• **Task requirements**
What appears from the first line of the records below through the line containing "after CTS: 479 / 0.00440 / 0.630 / 4020" must be reproduced verbatim.

• **Records shown**
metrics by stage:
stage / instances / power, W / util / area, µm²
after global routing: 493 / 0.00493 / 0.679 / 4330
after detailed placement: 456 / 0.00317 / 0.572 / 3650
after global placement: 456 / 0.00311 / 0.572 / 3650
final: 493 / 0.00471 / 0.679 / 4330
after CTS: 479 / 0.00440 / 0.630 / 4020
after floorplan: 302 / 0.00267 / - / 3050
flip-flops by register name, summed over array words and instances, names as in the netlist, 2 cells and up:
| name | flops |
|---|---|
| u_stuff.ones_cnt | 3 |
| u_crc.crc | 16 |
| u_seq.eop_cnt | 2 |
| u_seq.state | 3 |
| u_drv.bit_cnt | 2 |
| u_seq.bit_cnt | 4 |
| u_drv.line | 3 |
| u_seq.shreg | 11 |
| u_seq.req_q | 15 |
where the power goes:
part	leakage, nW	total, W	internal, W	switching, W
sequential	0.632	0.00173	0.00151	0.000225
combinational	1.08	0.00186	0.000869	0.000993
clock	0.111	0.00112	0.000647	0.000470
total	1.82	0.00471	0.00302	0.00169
File: config.mk
export PLATFORM = sky130hd
export DESIGN_NAME = sound_top
export DESIGN_NICKNAME = d
export VERILOG_FILES = /design/src/snd_pkg.sv /design/src/sound_regs.sv /design/src/audio_mixer.sv /design/src/sample_buffer.sv /design/src/sound_top.sv
export SDC_FILE = /design/constraint.sdc
export NUM_CORES = 1
export LEC_CHECK = 0
export BUFFER_PORTS_ARGS = -buffer_cell sky130_fd_sc_hd__buf_2
export CORE_ASPECT_RATIO = 0.6
export CORE_UTILIZATION = 55
export CTS_CLUSTER_DIAMETER = 50
export DETAILED_ROUTE_END_ITERATION = 16
export PLACE_DENSITY_LB_ADDON = 0.08
export SLEW_MARGIN = 20
export SYNTH_ARGS = -nofsm -noshare
export SYNTH_HDL_FRONTEND = slang
export SYNTH_SLANG_ARGS = --single-unit
File: constraint.sdc
create_clock -name fclk -period 3.6 [get_ports fclk]
set_clock_uncertainty 0.15 [all_clocks]
set_input_delay 0.36 -clock fclk [delete_from_list [all_inputs] [get_ports fclk]]
set_output_delay 0.36 -clock fclk [all_outputs]
set_load 0.01 [all_outputs]
File: src/snd_pkg.sv
package snd_pkg;

  localparam int BYTE_W   = 8;
  localparam int MIX_W    = 12;
  localparam int SAMPLE_W = 16;

  // Bus byte, also one covox channel value
  typedef logic [BYTE_W-1:0]   byte_t;

  // Low half of the I/O address, the high byte is not decoded
  typedef logic [7:0]          io_addr_t;

  typedef logic [MIX_W-1:0]    mix_t;
  typedef logic [SAMPLE_W-1:0] sample_t;

  // Beeper and tape out
  localparam io_addr_t PORT_FE = 8'hFE;

  // Soundrive channels
  localparam io_addr_t PORT_COVOX_A   = 8'h0F;
  localparam io_addr_t PORT_COVOX_B   = 8'h1F;
  localparam io_addr_t PORT_COVOX_C   = 8'h4F;
  localparam io_addr_t PORT_COVOX_D   = 8'h5F;
  // All four channels in one write
  localparam io_addr_t PORT_COVOX_ALL = 8'hFB;

  localparam int BEEP_BIT = 4;
  localparam int TAPE_BIT = 3;

  // Mix weights
  localparam int COVOX_SHIFT = 2;
  localparam int BEEP_WEIGHT = 256;

  // Above the knee the excess is halved
  localparam int KNEE      = 2048;
  localparam int OUT_SHIFT = 4;

endpackage

File: src/sound_regs.sv
`timescale 1ns/10ps

module sound_regs (
  input  logic              fclk,
  input  logic              arst_n,
  input  logic              io_wr,
  input  logic              dos,
  input  snd_pkg::io_addr_t io_addr,
  input  snd_pkg::byte_t    io_data,
  output logic              beep,
  output logic              tape_out,
  output snd_pkg::byte_t    covox_a,
  output snd_pkg::byte_t    covox_b,
  output snd_pkg::byte_t    covox_c,
  output snd_pkg::byte_t    covox_d
);

  import snd_pkg::*;

  localparam int NUM_CH = 4;

  // Channel order is A, B, C, D
  localparam io_addr_t CH_PORT [NUM_CH] = '{
    PORT_COVOX_A,
    PORT_COVOX_B,
    PORT_COVOX_C,
    PORT_COVOX_D
  };

  byte_t port_fe;
  byte_t chan [NUM_CH];

  logic fe_hit;
  logic covox_en;
  logic all_hit;

  // Port FE decode
  assign fe_hit = io_wr && (io_addr == PORT_FE);

  // Soundrive ports vanish while DOS is paged in
  assign covox_en = io_wr && !dos;
  assign all_hit  = covox_en && (io_addr == PORT_COVOX_ALL);

  always_ff @(posedge fclk or negedge arst_n) begin
    if (!arst_n) begin
      port_fe <= '0;
    end else if (fe_hit) begin
      port_fe <= io_data;
    end
  end

  assign beep     = port_fe[BEEP_BIT];
  assign tape_out = port_fe[TAPE_BIT];

  // One register per covox channel
  for (genvar i = 0; i < NUM_CH; i++) begin : g_chan
    logic hit;

    assign hit = all_hit || (covox_en && (io_addr == CH_PORT[i]));

    always_ff @(posedge fclk or negedge arst_n) begin
      if (!arst_n) begin
        chan[i] <= '0;
      end else if (hit) begin
        chan[i] <= io_data;
      end
    end
  end

  // Left pair
  assign covox_a = chan[0];
  assign covox_b = chan[1];
  // Right pair
  assign covox_c = chan[2];
  assign covox_d = chan[3];

  // A strobe must come with a clean address and DOS state
  a_wr_known: assert property (
    @(posedge fclk) disable iff (!arst_n)
    io_wr |-> !$isunknown(io_addr) && !$isunknown(dos)
  ) else $error("sound_regs: write strobe with unknown address or dos");

endmodule

File: src/audio_mixer.sv
`timescale 1ns/10ps

module audio_mixer #(
  parameter int SAMPLE_DIV = 64
) (
  input  logic             fclk,
  input  logic             arst_n,
  input  logic             beep,
  input  snd_pkg::byte_t   covox_a,
  input  snd_pkg::byte_t   covox_b,
  input  snd_pkg::byte_t   covox_c,
  input  snd_pkg::byte_t   covox_d,
  output logic             mix_valid,
  output snd_pkg::sample_t mix_l,
  output snd_pkg::sample_t mix_r
);

  import snd_pkg::*;

  localparam int CNT_W = $clog2(SAMPLE_DIV);
  // One spare bit to catch overflow of the raw sums
  localparam int RAW_W = MIX_W + 1;

  if (SAMPLE_DIV < 4) begin : g_div_check
    $error("audio_mixer: SAMPLE_DIV must be at least 4");
  end

  logic [CNT_W-1:0] div_cnt;
  logic             tick;

  logic [RAW_W-1:0] beep_term;
  logic [RAW_W-1:0] raw_l;
  logic [RAW_W-1:0] raw_r;

  logic             s1_valid;
  mix_t             sum_l;
  mix_t             sum_r;

  // Soft knee, then scale the 12-bit level up to the sample width
  function automatic sample_t compress(input mix_t m);
    mix_t c;
    if (m > mix_t'(KNEE)) begin
      c = mix_t'(KNEE) + ((m - mix_t'(KNEE)) >> 1);
    end else begin
      c = m;
    end
    return sample_t'(c) << OUT_SHIFT;
  endfunction

  // Sample rate divider
  always_ff @(posedge fclk or negedge arst_n) begin
    if (!arst_n) begin
      div_cnt <= '0;
      tick    <= 1'b0;
    end else begin
      tick <= (div_cnt == CNT_W'(SAMPLE_DIV - 1));
      if (div_cnt == CNT_W'(SAMPLE_DIV - 1)) begin
        div_cnt <= '0;
      end else begin
        div_cnt <= div_cnt + 1'b1;
      end
    end
  end

  assign beep_term = beep ? RAW_W'(BEEP_WEIGHT) : '0;

  assign raw_l = (RAW_W'(covox_a) << COVOX_SHIFT)
               + (RAW_W'(covox_b) << COVOX_SHIFT)
               + beep_term;
  assign raw_r = (RAW_W'(covox_c) << COVOX_SHIFT)
               + (RAW_W'(covox_d) << COVOX_SHIFT)
               + beep_term;

  // Pipeline valid bits
  always_ff @(posedge fclk or negedge arst_n) begin
    if (!arst_n) begin
      s1_valid  <= 1'b0;
      mix_valid <= 1'b0;
    end else begin
      s1_valid  <= tick;
      mix_valid <= s1_valid;
    end
  end

  // Stage 1, raw sums
  always_ff @(posedge fclk) begin
    if (tick) begin
      sum_l <= raw_l[MIX_W-1:0];
      sum_r <= raw_r[MIX_W-1:0];
    end
  end

  // Stage 2, compressed output
  always_ff @(posedge fclk) begin
    if (s1_valid) begin
      mix_l <= compress(sum_l);
      mix_r <= compress(sum_r);
    end
  end

  a_sum_range: assert property (
    @(posedge fclk) disable iff (!arst_n)
    tick |-> !raw_l[MIX_W] && !raw_r[MIX_W]
  ) else $error("audio_mixer: mix sum outside 12-bit range");

  // Pushes are at least a sample period apart
  a_push_single: assert property (
    @(posedge fclk) disable iff (!arst_n)
    mix_valid |=> !mix_valid
  ) else $error("audio_mixer: mix_valid high on back-to-back cycles");

endmodule

File: src/sample_buffer.sv
`timescale 1ns/10ps

module sample_buffer #(
  parameter int BUF_DEPTH = 2
) (
  input  logic             fclk,
  input  logic             arst_n,
  input  logic             push,
  input  snd_pkg::sample_t push_l,
  input  snd_pkg::sample_t push_r,
  output logic             out_valid,
  input  logic             out_ready,
  output snd_pkg::sample_t sound_l,
  output snd_pkg::sample_t sound_r,
  output logic             overrun
);

  import snd_pkg::*;

  localparam int PTR_W = (BUF_DEPTH > 1) ? $clog2(BUF_DEPTH) : 1;
  localparam int CNT_W = $clog2(BUF_DEPTH + 1);

  sample_t mem_l [BUF_DEPTH];
  sample_t mem_r [BUF_DEPTH];

  logic [PTR_W-1:0] wr_ptr;
  logic [PTR_W-1:0] rd_ptr;
  logic [CNT_W-1:0] count;

  logic full;
  logic wr_en;
  logic rd_en;

  assign full  = (count == CNT_W'(BUF_DEPTH));
  // A push into a full buffer is lost
  assign wr_en = push && !full;
  assign rd_en = out_valid && out_ready;

  assign out_valid = (count != '0);
  assign sound_l   = mem_l[rd_ptr];
  assign sound_r   = mem_r[rd_ptr];

  always_ff @(posedge fclk) begin
    if (wr_en) begin
      mem_l[wr_ptr] <= push_l;
      mem_r[wr_ptr] <= push_r;
    end
  end

  always_ff @(posedge fclk or negedge arst_n) begin
    if (!arst_n) begin
      wr_ptr  <= '0;
      rd_ptr  <= '0;
      count   <= '0;
      overrun <= 1'b0;
    end else begin
      if (wr_en) begin
        wr_ptr <= (wr_ptr == PTR_W'(BUF_DEPTH - 1)) ? '0 : wr_ptr + 1'b1;
      end
      if (rd_en) begin
        rd_ptr <= (rd_ptr == PTR_W'(BUF_DEPTH - 1)) ? '0 : rd_ptr + 1'b1;
      end
      if (wr_en && !rd_en) begin
        count <= count + 1'b1;
      end else if (rd_en && !wr_en) begin
        count <= count - 1'b1;
      end
      // Sticky until reset
      if (push && full) begin
        overrun <= 1'b1;
      end
    end
  end

  a_hold_stable: assert property (
    @(posedge fclk) disable iff (!arst_n)
    out_valid && !out_ready |=> out_valid && $stable(sound_l) && $stable(sound_r)
  ) else $error("sample_buffer: output changed while stalled");

endmodule

File: src/sound_top.sv
`timescale 1ns/10ps

module sound_top #(
  parameter int SAMPLE_DIV = 64,
  parameter int BUF_DEPTH  = 2
) (
  input  logic              fclk,
  input  logic              arst_n,
  input  logic              io_wr,
  input  logic              dos,
  input  snd_pkg::io_addr_t io_addr,
  input  snd_pkg::byte_t    io_data,
  output logic              tape_out,
  output logic              out_valid,
  input  logic              out_ready,
  output snd_pkg::sample_t  sound_l,
  output snd_pkg::sample_t  sound_r,
  output logic              overrun
);

  import snd_pkg::*;

  logic    beep;
  byte_t   covox_a;
  byte_t   covox_b;
  byte_t   covox_c;
  byte_t   covox_d;

  logic    mix_valid;
  sample_t mix_l;
  sample_t mix_r;

  sound_regs regs_i (
    .fclk     (fclk),
    .arst_n   (arst_n),
    .io_wr    (io_wr),
    .dos      (dos),
    .io_addr  (io_addr),
    .io_data  (io_data),
    .beep     (beep),
    .tape_out (tape_out),
    .covox_a  (covox_a),
    .covox_b  (covox_b),
    .covox_c  (covox_c),
    .covox_d  (covox_d)
  );

  audio_mixer #(
    .SAMPLE_DIV (SAMPLE_DIV)
  ) mixer_i (
    .fclk      (fclk),
    .arst_n    (arst_n),
    .beep      (beep),
    .covox_a   (covox_a),
    .covox_b   (covox_b),
    .covox_c   (covox_c),
    .covox_d   (covox_d),
    .mix_valid (mix_valid),
    .mix_l     (mix_l),
    .mix_r     (mix_r)
  );

  // Absorbs stalls from the downstream consumer
  sample_buffer #(
    .BUF_DEPTH (BUF_DEPTH)
  ) buffer_i (
    .fclk      (fclk),
    .arst_n    (arst_n),
    .push      (mix_valid),
    .push_l    (mix_l),
    .push_r    (mix_r),
    .out_valid (out_valid),
    .out_ready (out_ready),
    .sound_l   (sound_l),
    .sound_r   (sound_r),
    .overrun   (overrun)
  );

endmodule

# Yosys cells after proc, flatten, opt, wreduce, memory -nomap -nowiden
# Memory sizes are Yosys's and may differ from the RTL's.
# Cells that the tools add are included.
# word_totals
register_bits	99
mem_bits_rw	48
input_bits	21
out_inout_bits	35
word_cells	74
memories	2
# memory_table
memory	depth	width	rd	rd_ports_with_merged_regs	write_ports	line_no	source
buffer_i.mem_l	2	12	1	0	1	sample_buffer.sv:23	sample_t mem_l [BUF_DEPTH];
buffer_i.mem_r	2	12	1	0	1	sample_buffer.sv:24	sample_t mem_r [BUF_DEPTH];
# op_classes
add_sub_neg	13
n_lt_le_gt_ge	2
n_eq_ne	8
mux	10
n_reduce_logical	22
# op_table
operator	count
$add A12 B11 Y12 const A	2
$add A12 B12 Y12	2
$gt A12 B12 Y1 const B	2
$mux W12	2
$sub A12 B12 Y12 const B	2
$add A10 B10 Y11	2
$eq A8 B7 Y1 const B	2
$eq A8 B8 Y1 const B	2
$logic_and A1 B1 Y1	12
$mux W9	1
$eq A8 B4 Y1 const B	1
$eq A8 B5 Y1 const B	1
$add A6 B1 Y6 const B	1
$eq A6 B6 Y1 const B	1
$mux W6	1
$logic_not A1 Y1	4
$logic_or A1 B1 Y1	4
$mux W1	4
$mux W2	2
$reduce_bool A2 Y1	2
$add A1 B1 Y1 const B	2
$add A2 B1 Y2 const B	1
$eq A2 B2 Y1 const B	1
$sub A2 B1 Y2 const B	1

# Depth between registers and ports, before layout
# Gate-level depths: netlist (run 1).
# depth
word_depth	7
mapped_depth	10
ltp_nobuf	10

# Cells and area by module
# Synthesis (run 1) repeated with hierarchy kept, for this count alone.
# unflattened
hier_cells	408
hier_area_um2	6779.0
# by_module_without_submodules
mod	instances	cells_each	area_per_inst_um2	seq_area_each_um2
audio_mixer	1	201	2712.6	1486.4
sample_buffer	1	121	2695.1	2047.0
sound_regs	1	86	1371.3	850.8

# Worst setup path after synthesis (run 1)
# No wires, ideal clock.
# synth_timing
path_kind	reg-to-reg
from	register regs_i.chan (netlist bit regs_i.covox_a[0])
to	register mixer_i.sum_l[10] (data pin)
setup_ns	0.267
t_arrival_ns	2.147
t_required_ns	3.183
path_slack_ns	1.037
path_stages_with_launch	10
path_buffers	0
synth_period_minus_slack_ns	2.563
cell_sequence	dfrtp_1 > ha_1 > fa_1 > nand3_1 > nand2_1 > a21o_1 > a311o_1 > ha_1 > ha_1 > xnor2_1
# synth_via
elab_chain_len	2
# synth_rtl
element	line_no	source
from (decl)	sound_regs.sv:31	byte_t chan [NUM_CH];
from (signal, indexed assignment)	sound_regs.sv:65	chan[i] <= io_data;
$add A10 B10 Y11	audio_mixer.sv:68	+ (RAW_W'(covox_b) << COVOX_SHIFT)
$add A12 B12 Y12	audio_mixer.sv:69	+ beep_term;
net mixer_i.raw_l[10]	audio_mixer.sv:32	logic [RAW_W-1:0] raw_l;
to (signal assigned)	audio_mixer.sv:88	sum_l <= raw_l[MIX_W-1:0];
to (decl)	audio_mixer.sv:36	mix_t sum_l;
# The timed path passes the listed nets, and every way through them passes these cells.
# A chain may end at the register's enable or synchronous reset.

# Worst setup path in the final report (run 1)
# Same ends and word-level chain as after synthesis.

==> impl_metrics.tcl, run 1 <==
set metrics [dict create \
    min_path_type "in2reg" \
    floorplan.rows 28 \
    synth_compound_area_share_pct 5.19 \
    gp_routability_congestion 0.816 \
    cts_buffer_depth 2 \
    drcViolationCount 0 \
    cp.buffers_inverters 0 \
    crit_top_cell "ha_1" \
    slowest_delay_ns 0.41 \
    vias 3156 \
    maxSlewHeadroom_pct 33.2 \
    area_delta_synth_final_pct 16.7 \
    fillers 706 \
    dr.pass1.iters 4 \
    period_needed_ns 2.70 \
    syn_inst 380 \
    yosysTopAreaCellShare_pct 43.9 \
    rrSetupSlack_ns 0.90 \
    synth_edf_count 86 \
    antenna_found_initial 0 \
    ys_types 49 \
    fin_crit_sh_pct 75.1 \
    grt_pass1_wl_mm 15.5 \
    wl_per_cell_um 16.2 \
    synth-simple-area-share_pct 5.47 \
    cp_top_family "adder cells" \
    crit_cells 9 \
    grt-ovfl-total 0 \
    synthArstFlopShare_pct 35.8 \
    pin_count 56 \
    hold_depth 2 \
    clk_pin_slew_ns 0.06 \
    ys.flop_type "edfxtp_1" \
    power_density_mw_per_mm2 526 \
    synth_fa_ha_area_share_pct 5.36 \
    final_hold_viol_count 0 \
    ys_warn_count 0 \
    cp.required_ns 3.59 \
    die_w_um 135 \
    cts_buffers 17 \
    wirelength_mm 9.50 \
    outcome "finished, final reports clean" \
    antenna_left 0 \
    synth.avg_cell_area_um2 15.5 \
    end_kind "flop" \
    grt_max_degree 31 \
    p_total_uw 3610 \
    max_freq_ghz 0.370 \
    drive_gt1_share_pct 35.2 \
    cts_resized 0 \
    max_slew.worst_pin.slew_ns 1.00 \
    synth_area_leaders "edfxtp_1 44%, dfrtp_1 20%, mux2_2 14%" \
    criticalPathCategory "reg2reg" \
    ys_seq_elements 134 \
    syn_area_mm2 0.00588 \
    finalSetupTns_ns 0 \
    crit_path_top_delay_cell "fa_1" \
    antennaDiodeCount 0 \
    cap_violations 0 \
    slew_violations 0 \
    synth_top_family_by_area "multiplexers" \
    setup_viol 0 \
    synth_mux_area_share_pct 14.1 \
    drt_iter0_drc 141 \
    final_net_count 484 \
    cts_tree "built" \
    ctsRootBufferMaster "clkbuf_16" \
    grt_pass1_vias 3053 \
    clk_latency_ns 0.41 \
    arrival_ns 2.69 \
    die_height_um 82.1 \
    cts.sinks 134 \
    grtUsageTotal_pct 19.2 \
    vias_per_cell 5.38 \
    initial_utilization_pct 58.1 \
    cp_cell_sequence "ha_1 > fa_1 > nand3_1 > nand2_1 > a21o_1 > a311o_1 > ha_1 > ha_1 > xnor2_1" \
    die-area_mm2 0.0111 \
    synthXorXnorAreaFrac_pct 2.98 \
    path_max_fanout 4 \
    seq_area_frac_synth_pct 64.3 \
    dpl.hpwl_mm 6.62 \
    fin_hold_ws_ns 0.0884 \
    port_buffers 45 \
    synth_top_area_cell "edfxtp_1" \
    reg2regPathDepth 9 \
    cts_htree_levels 4 \
    start_kind "flop" \
    leakage_uw 0.00290 \
    ir_drop_mv 0.412 \
    rsz0062_at_grt "no" \
    core_region_area_mm2 0.0101 \
]
[sequential cells by signal (all words and copies together), names as in the netlist, 2 cells and up]
| signal | flops |
|---|---|
| mixer_i.sum_l | 10 |
| buffer_i.count | 2 |
| regs_i.covox_b | 8 |
| mixer_i.sum_r | 10 |
| regs_i.covox_c | 8 |
| buffer_i.mem_r | 22 |
| regs_i.covox_a | 8 |
| buffer_i.mem_l | 22 |
| regs_i.covox_d | 8 |
| mixer_i.mix_l | 11 |
| mixer_i.div_cnt | 6 |
| regs_i.port_fe | 2 |
| mixer_i.mix_r | 11 |
[logic make-up (layout without fill, tap and decap cells)]
family,after synthesis,in the layout
xor+xnor,20,20
simple gates,56,56
other cells,1,10
fa+ha+maj,24,24
buf+inv,28,91
mux,74,74
flops,134,134
compound gates,43,43
[worst reg2reg max path, delay by kind of cell, from the launching register on]
family	cells	cell delay, ns
AOI/OAI and AO/OA	2	0.53
xor gates and xnor gates	1	0.12
adders and majority gates	4	1.03
DFF	1	0.38
and+or+nand+nor	2	0.21
[layer usage]
metal | GRT usage (%) | vias to the layer above | routed length [um]
li1 | - | 1526 | -
met1 | 27.0 | 1555 | 5020
met2 | 28.2 | 69 | 4040
met3 | 6.53 | 6 | 381
met4 | 6.07 | 0 | 68
met5 | 0 | - | 0
[cells in the mapped netlist, types with 2 or more instances]
cell type and number:
and2_1 4, and3_1 2, mux2_2 72, a21o_1 5, nand2b_1 2, clkbuf_1 5, a211oi_1 4, nand2_1 7
nor2_1 12, buf_4 10, a21oi_1 12, edfxtp_1 86, a21o_2 2, o21bai_1 4, dfrtp_1 48, o21ai_0 5
nand3_2 2, nor4b_1 3, inv_1 11, ha_1 22, fa_1 2, xor2_1 7, nor4_1 3, nand3_1 6
a31oi_1 2, nor2b_1 2, nand4_1 2, nor3_1 5, xnor2_1 13
[metrics by stage]
stage	cells	worst slack (ns)	area (um2)	utilization, %
after floorplan	389	1.04	5910	-
after global placement	554	0.960	6220	61.4
after detailed placement	554	0.913	6220	61.4
after CTS	587	0.890	6860	67.8
after global routing	587	0.759	6860	67.8
final	587	0.895	6860	67.8
[cell usage in the layout, fill, tap and decap left out, drive strengths merged, types with 3 or more instances in the layout]
master | netlist | final
conb | 1 | 10
o21ai | 5 | 5
nor4 | 3 | 3
nor3 | 5 | 5
clkinv | 0 | 3
a21o | 7 | 7
dfrtp | 48 | 48
nor2 | 12 | 12
and2 | 4 | 4
ha | 22 | 22
buf | 11 | 47
mux2 | 73 | 73
inv | 11 | 16
nand2 | 8 | 8
a211oi | 4 | 4
xor2 | 7 | 7
edfxtp | 86 | 86
xnor2 | 13 | 13
a21oi | 12 | 12
bufinv | 0 | 3
clkbuf | 6 | 20
nor4b | 3 | 3
o21bai | 4 | 4
nand3 | 8 | 8
[worst paths after layout]
kind                                                  endpoint                           from
max in group asynchronous        regs_i.covox_c[1]$_DFFE_PN0P_                         arst_n
worst min register to register  buffer_i.mem_l[0][8]$_DFFE_PP_    mixer_i.mix_l[12]$_DFFE_PP_
worst max register to register     mixer_i.sum_l[10]$_DFFE_PP_  regs_i.covox_a[0]$_DFFE_PN0P_
worst min-delay path             regs_i.covox_b[7]$_DFFE_PN0P_                     io_data[7]
min in group asynchronous        regs_i.covox_a[6]$_DFFE_PN0P_                         arst_n
worst max-delay path               mixer_i.sum_l[10]$_DFFE_PP_  regs_i.covox_a[0]$_DFFE_PN0P_
[area by class of cell]
cell class / instances / area (um2) / area share (%)
clock inverter: 12 / 164 / 2.39
sequential: 134 / 3780 / 55.1
clock buffer: 20 / 468 / 6.82
tap: 135 / 169 / 2.46
inverter: 11 / 41.3 / 0.602
timing repair buffer: 48 / 250 / 3.65
multi-input combinational: 227 / 1990 / 29.0
[where the power goes]
group,switching [uW],total [uW],internal [uW]
sequential,12.0,1660,1650
combinational,73.6,128,54.4
clock,656,1820,1160
total,742,3610,2870
[repair_timing]
item	in CTS	in global routing
setup buffers	0	0
endpoints found under the hold margin	29	0
hold buffers	1	0
Power figures use the tool's default switching activity.
==> run 2, diff against run 1 <==
Settings changed: CORE_UTILIZATION 55 to 53.
Clock period 3.6 ns to 2.4 ns, I/O delays scaled along.
==> run 2 against run 1 <==
Against the previous run: non-clock buffer count grew 24; the run now ends with negative setup slack left; critical path depth did not move; combinational power up 70%; sequential share of layout area decreased by 1.8 points; sequential cell count unchanged; wire length is 5.4% higher; first-iteration DRC count down 2.8%; setup slack got worse by 0.98 ns; cell count increased by 4.8%; hold slack lost 0.069 ns; die area up 3.7%; register-to-register slack got worse by 0.98 ns.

• **Task result**
metrics by stage:
stage / instances / power, W / util / area, µm²
after global routing: 493 / 0.00493 / 0.679 / 4330
after detailed placement: 456 / 0.00317 / 0.572 / 3650
after global placement: 456 / 0.00311 / 0.572 / 3650
final: 493 / 0.00471 / 0.679 / 4330
after CTS: 479 / 0.00440 / 0.630 / 4020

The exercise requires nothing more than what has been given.